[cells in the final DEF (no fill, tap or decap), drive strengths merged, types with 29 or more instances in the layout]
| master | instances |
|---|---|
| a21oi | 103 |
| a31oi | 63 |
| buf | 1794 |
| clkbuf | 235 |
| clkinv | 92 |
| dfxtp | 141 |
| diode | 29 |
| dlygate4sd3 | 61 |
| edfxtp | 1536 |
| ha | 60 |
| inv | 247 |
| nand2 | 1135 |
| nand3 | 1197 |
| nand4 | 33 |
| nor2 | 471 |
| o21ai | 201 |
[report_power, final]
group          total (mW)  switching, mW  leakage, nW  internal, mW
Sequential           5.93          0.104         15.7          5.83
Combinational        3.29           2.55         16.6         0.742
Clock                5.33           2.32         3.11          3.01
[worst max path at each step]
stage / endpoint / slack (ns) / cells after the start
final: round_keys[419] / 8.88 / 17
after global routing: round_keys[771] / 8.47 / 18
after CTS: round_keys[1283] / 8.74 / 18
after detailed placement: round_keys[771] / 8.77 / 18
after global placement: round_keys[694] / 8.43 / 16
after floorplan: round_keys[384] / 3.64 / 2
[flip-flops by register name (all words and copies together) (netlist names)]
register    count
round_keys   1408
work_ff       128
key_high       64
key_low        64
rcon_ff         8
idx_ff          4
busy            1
`src/hdl/mspu_pkg.sv`:
```
`timescale 1ns / 1ps

package mspu_pkg;

  // command codes
  localparam logic [1:0] CMD_LOAD   = 2'd0;
  localparam logic [1:0] CMD_CLEAR  = 2'd1;
  localparam logic [1:0] CMD_PACK   = 2'd2;
  localparam logic [1:0] CMD_UNPACK = 2'd3;

  // largest field length in bits
  localparam logic [5:0] MAX_LEN = 6'd32;

  // input item
  typedef struct packed {
    logic [1:0]  command;
    logic [5:0]  start_bit;
    logic [5:0]  bit_length;
    logic [31:0] field_value;
    logic [63:0] frame_in;
  } in_item_t;

  // result item
  typedef struct packed {
    logic [31:0] value_out;
    logic [63:0] frame_out;
    logic        range_error;
  } out_item_t;

endpackage

```
`src/hdl/motorola_signal_pack_unpack.sv`:
```
// an accepted transfer enters the input register, then the result register on out_data
// throughput: one command per cycle unless out_ready stalls; the frame register and result
//   register are updated in the same cycle, so back-to-back commands chain
// reset (rst_n low, synchronous): frame cleared to zero, both stages emptied
`timescale 1ns / 1ps

module motorola_signal_pack_unpack #(
  parameter int FRAME_BYTES = 8
) (
  input  logic                clk,
  input  logic                rst_n,
  input  logic                in_valid,
  output logic                in_ready,
  input  mspu_pkg::in_item_t  in_data,
  output logic                out_valid,
  input  logic                out_ready,
  output mspu_pkg::out_item_t out_data
);

  // bytes at or beyond FRAME_BYTES always read zero
  function automatic logic [63:0] mk_mask();
    logic [63:0] m;
    m = '0;
    for (int k = 0; k < 8; k++) begin
      if (k < FRAME_BYTES) begin
        m[8*k +: 8] = 8'hFF;
      end
    end
    return m;
  endfunction

  localparam logic [63:0] FRAME_MASK = mk_mask();

  mspu_pkg::in_item_t  in_r;
  logic                in_valid_r;
  logic                in_valid_nxt;
  mspu_pkg::out_item_t out_r;
  mspu_pkg::out_item_t out_nxt;
  logic                out_valid_r;
  logic                out_valid_nxt;
  logic [63:0]         frame_r;
  logic [63:0]         frame_nxt;
  logic                advance;
  logic                in_xfer;

  // handshake
  assign advance  = in_valid_r && (!out_valid_r || out_ready);
  assign in_ready = !in_valid_r || advance;
  assign in_xfer  = in_valid && in_ready;

  // signal datapath
  mspu_field #(
    .FRAME_BYTES(FRAME_BYTES)
  ) u_field (
    .item      (in_r),
    .frame_cur (frame_r),
    .frame_mask(FRAME_MASK),
    .result    (out_nxt),
    .frame_new (frame_nxt)
  );

  // stage valids
  always_comb begin
    in_valid_nxt  = in_xfer ? 1'b1 : (advance ? 1'b0 : in_valid_r);
    out_valid_nxt = advance ? 1'b1 : ((out_valid_r && out_ready) ? 1'b0 : out_valid_r);
  end

  // control and frame state
  always_ff @(posedge clk) begin
    if (!rst_n) begin
      in_valid_r  <= 1'b0;
      out_valid_r <= 1'b0;
      frame_r     <= '0;
    end else begin
      in_valid_r  <= in_valid_nxt;
      out_valid_r <= out_valid_nxt;
      if (advance) begin
        frame_r <= frame_nxt;
      end
    end
  end

  // payload registers
  always_ff @(posedge clk) begin
    if (in_xfer) begin
      in_r <= in_data;
    end
    if (advance) begin
      out_r <= out_nxt;
    end
  end

  assign out_valid = out_valid_r;
  assign out_data  = out_r;

  // a shown result always carries the current frame
  a_frame_match: assert property (@(posedge clk) disable iff (!rst_n)
    out_valid_r |-> (out_r.frame_out == frame_r))
    else $error("result frame differs from frame register");

  // bytes outside the frame stay clear
  a_frame_bounds: assert property (@(posedge clk) disable iff (!rst_n)
    1'b1 |-> ((frame_r & ~FRAME_MASK) == 64'd0))
    else $error("frame byte beyond frame length set");

  // a rejected field never yields a value
  a_err_value: assert property (@(posedge clk) disable iff (!rst_n)
    (out_valid_r && out_r.range_error) |-> (out_r.value_out == 32'd0))
    else $error("value present with range error");

  // input stage only stalls when it holds an item
  a_stall_full: assert property (@(posedge clk) disable iff (!rst_n)
    !in_ready |-> (in_valid_r && out_valid_r && !out_ready))
    else $error("input stalled without cause");

  // a completed command appears at the output next cycle
  a_advance_out: assert property (@(posedge clk) disable iff (!rst_n)
    advance |=> out_valid_r)
    else $error("result lost after advance");

endmodule

```
`src/hdl/mspu_field.sv`:
```
`timescale 1ns / 1ps

module mspu_field #(
  parameter int FRAME_BYTES = 8
) (
  input  mspu_pkg::in_item_t  item,
  input  logic [63:0]         frame_cur,
  input  logic [63:0]         frame_mask,
  output mspu_pkg::out_item_t result,
  output logic [63:0]         frame_new
);

  localparam logic [3:0] BYTES_LIM = 4'(FRAME_BYTES);

  // reverse byte order: byte 0 moves to the top
  function automatic logic [63:0] bswap(input logic [63:0] w);
    logic [63:0] r;
    r = '0;
    for (int k = 0; k < 8; k++) begin
      r[8*(7-k) +: 8] = w[8*k +: 8];
    end
    return r;
  endfunction

  logic [5:0]  lm1;
  logic        len_ok;
  logic [3:0]  diff;
  logic [2:0]  shamt;
  logic [2:0]  span;
  logic [2:0]  first;
  logic [2:0]  pad;
  logic        span_ok;
  logic        err;
  logic [63:0] big;
  logic [63:0] gath;
  logic [39:0] acc;
  logic [39:0] acc_sh;
  logic [31:0] vmask;
  logic [31:0] unpacked;
  logic [39:0] pv;
  logic [63:0] pw;
  logic [63:0] pw_pos;
  logic [63:0] packed_frame;

  // field geometry
  always_comb begin
    lm1     = item.bit_length - 6'd1;
    len_ok  = (item.bit_length != 6'd0) && (item.bit_length <= mspu_pkg::MAX_LEN);
    diff    = {1'b0, item.start_bit[2:0]} - {1'b0, lm1[2:0]};
    shamt   = diff[2:0];
    span    = {1'b0, lm1[4:3]} + 3'd1 + {2'b0, diff[3]};
    first   = item.start_bit[5:3];
    pad     = 3'd5 - span;
    span_ok = ({1'b0, first} + {1'b0, span}) <= BYTES_LIM;
    err     = !len_ok || !span_ok;
  end

  // gather span bytes most significant first, then align and mask
  always_comb begin
    big      = bswap(frame_cur);
    gath     = big << {first, 3'b000};
    acc      = gath[63:24] >> {pad, 3'b000};
    acc_sh   = acc >> shamt;
    vmask    = 32'hFFFF_FFFF >> (mspu_pkg::MAX_LEN - item.bit_length);
    unpacked = acc_sh[31:0] & vmask;
  end

  // place shifted value over the span, bits past the span fall off
  always_comb begin
    pv           = {8'b0, item.field_value} << shamt;
    pw           = {pv, 24'b0} << {pad, 3'b000};
    pw_pos       = pw >> {first, 3'b000};
    packed_frame = bswap(big | pw_pos) & frame_mask;
  end

  // command decode
  always_comb begin
    result.value_out   = '0;
    result.range_error = 1'b0;
    frame_new          = frame_cur;
    unique case (item.command)
      mspu_pkg::CMD_LOAD: begin
        frame_new = item.frame_in & frame_mask;
      end
      mspu_pkg::CMD_CLEAR: begin
        frame_new = '0;
      end
      mspu_pkg::CMD_PACK: begin
        result.range_error = err;
        if (!err) begin
          frame_new = packed_frame;
        end
      end
      mspu_pkg::CMD_UNPACK: begin
        result.range_error = err;
        if (!err) begin
          result.value_out = unpacked;
        end
      end
      default: begin
        frame_new = frame_cur;
      end
    endcase
    result.frame_out = frame_new;
  end

endmodule
```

■ ■ ■ ■ ■ ■ ■

__WORK ITEM__. Looking at the entries above, can you reproduce exactly the lines from the one that holds "nand2 | 1135 |" through the one that holds "final: round_keys[419] / 8.88 / 17", and only those?

__SOLVED EXERCISE__.
| nand2 | 1135 |
| nand3 | 1197 |
| nand4 | 33 |
| nor2 | 471 |
| o21ai | 201 |
[report_power, final]
group          total (mW)  switching, mW  leakage, nW  internal, mW
Sequential           5.93          0.104         15.7          5.83
Combinational        3.29           2.55         16.6         0.742
Clock                5.33           2.32         3.11          3.01
[worst max path at each step]
stage / endpoint / slack (ns) / cells after the start
final: round_keys[419] / 8.88 / 17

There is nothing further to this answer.